#### Records supplied

--- src/rtl/sew_pkg.sv ---
package sew_pkg;
   typedef enum logic [1:0] {
      SEW_IDLE   = 2'd0,
      SEW_GATHER = 2'd1,
      SEW_RUN    = 2'd2,
      SEW_CHIP   = 2'd3
   } sew_state_e;
endpackage

--- src/rtl/sew_timer.sv ---
module sew_timer #(
   parameter int WIN_CYC = 20,
   localparam int TMR_W = (WIN_CYC > 2) ? $clog2(WIN_CYC) : 1
) (
   input  logic clk,
   input  logic rst_n,
   input  logic load,
   input  logic dec,
   output logic zero
);
   logic [TMR_W-1:0] cnt_q;

   always_ff @(posedge clk) begin
      if (!rst_n)
         cnt_q <= '0;
      else if (load)
         cnt_q <= TMR_W'(WIN_CYC - 1);
      else if (dec && cnt_q != '0)
         cnt_q <= cnt_q - 1'b1;
   end

   assign zero = (cnt_q == '0);
endmodule
**config.mk**
```make
export PLATFORM = sky130hd
export DESIGN_NAME = dmw_walker
export DESIGN_NICKNAME = d
export VERILOG_FILES = /design/src/rtl/dmw_pkg.sv /design/src/rtl/dmw_tag_decode.sv /design/src/rtl/dmw_burst_size.sv /design/src/rtl/dmw_walker.sv
export SDC_FILE = /design/constraint.sdc
export NUM_CORES = 1
export LEC_CHECK = 0
export ABC_AREA = 1
export BUFFER_PORTS_ARGS = -buffer_cell sky130_fd_sc_hd__buf_2
export CAP_MARGIN = 20
export CORE_MARGIN = 3
export CORE_UTILIZATION = 52
export DETAILED_ROUTE_END_ITERATION = 12
export PLACE_DENSITY = 0.85
export SYNTH_ARGS = -nofsm -noshare
export SYNTH_HDL_FRONTEND = slang
export SYNTH_SLANG_ARGS = --single-unit
```
**constraint.sdc**
```tcl
create_clock -name clk -period 3.56 [get_ports clk]
set_clock_uncertainty 0.2 [all_clocks]
set_input_delay 0.534 -clock clk [delete_from_list [all_inputs] [get_ports clk]]
set_output_delay 0.534 -clock clk [all_outputs]
set_load 0.1 [all_outputs]
```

########

> Work order
Repeat the material word for word, in full.

> Answer box
--- src/rtl/sew_pkg.sv ---
package sew_pkg;
   typedef enum logic [1:0] {
      SEW_IDLE   = 2'd0,
      SEW_GATHER = 2'd1,
      SEW_RUN    = 2'd2,
      SEW_CHIP   = 2'd3
   } sew_state_e;
endpackage

--- src/rtl/sew_timer.sv ---
module sew_timer #(
   parameter int WIN_CYC = 20,
   localparam int TMR_W = (WIN_CYC > 2) ? $clog2(WIN_CYC) : 1
) (
   input  logic clk,
   input  logic rst_n,
   input  logic load,
   input  logic dec,
   output logic zero
);
   logic [TMR_W-1:0] cnt_q;

   always_ff @(posedge clk) begin
      if (!rst_n)
         cnt_q <= '0;
      else if (load)
         cnt_q <= TMR_W'(WIN_CYC - 1);
      else if (dec && cnt_q != '0)
         cnt_q <= cnt_q - 1'b1;
   end

   assign zero = (cnt_q == '0);
endmodule
**config.mk**
```make
export PLATFORM = sky130hd
export DESIGN_NAME = dmw_walker
export DESIGN_NICKNAME = d
export VERILOG_FILES = /design/src/rtl/dmw_pkg.sv /design/src/rtl/dmw_tag_decode.sv /design/src/rtl/dmw_burst_size.sv /design/src/rtl/dmw_walker.sv
export SDC_FILE = /design/constraint.sdc
export NUM_CORES = 1
export LEC_CHECK = 0
export ABC_AREA = 1
export BUFFER_PORTS_ARGS = -buffer_cell sky130_fd_sc_hd__buf_2
export CAP_MARGIN = 20
export CORE_MARGIN = 3
export CORE_UTILIZATION = 52
export DETAILED_ROUTE_END_ITERATION = 12
export PLACE_DENSITY = 0.85
export SYNTH_ARGS = -nofsm -noshare
export SYNTH_HDL_FRONTEND = slang
export SYNTH_SLANG_ARGS = --single-unit
```
**constraint.sdc**
```tcl
create_clock -name clk -period 3.56 [get_ports clk]
set_clock_uncertainty 0.2 [all_clocks]
set_input_delay 0.534 -clock clk [delete_from_list [all_inputs] [get_ports clk]]
set_output_delay 0.534 -clock clk [all_outputs]
set_load 0.1 [all_outputs]
```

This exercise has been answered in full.